**Try it**
Find every line in the records below that contains the word "endpoints", and copy each such line.

□ □ □ □ □ □ □

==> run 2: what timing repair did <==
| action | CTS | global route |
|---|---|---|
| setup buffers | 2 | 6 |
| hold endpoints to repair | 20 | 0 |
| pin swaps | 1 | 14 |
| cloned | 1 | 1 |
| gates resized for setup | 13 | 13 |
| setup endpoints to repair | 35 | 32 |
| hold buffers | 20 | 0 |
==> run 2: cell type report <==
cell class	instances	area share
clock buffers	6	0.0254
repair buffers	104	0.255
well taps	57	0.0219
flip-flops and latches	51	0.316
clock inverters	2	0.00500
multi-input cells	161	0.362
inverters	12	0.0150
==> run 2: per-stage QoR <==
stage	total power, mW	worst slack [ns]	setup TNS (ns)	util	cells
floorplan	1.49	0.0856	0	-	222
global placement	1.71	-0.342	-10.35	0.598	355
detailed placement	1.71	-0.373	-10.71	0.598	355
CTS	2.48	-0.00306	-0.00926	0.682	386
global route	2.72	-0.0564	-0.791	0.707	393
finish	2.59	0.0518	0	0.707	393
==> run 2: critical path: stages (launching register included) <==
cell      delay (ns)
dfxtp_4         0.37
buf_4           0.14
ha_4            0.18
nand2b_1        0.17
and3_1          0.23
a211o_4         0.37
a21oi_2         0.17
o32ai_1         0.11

□ □ □ □ □ □ □

**Written response**
| hold endpoints to repair | 20 | 0 |
| setup endpoints to repair | 35 | 32 |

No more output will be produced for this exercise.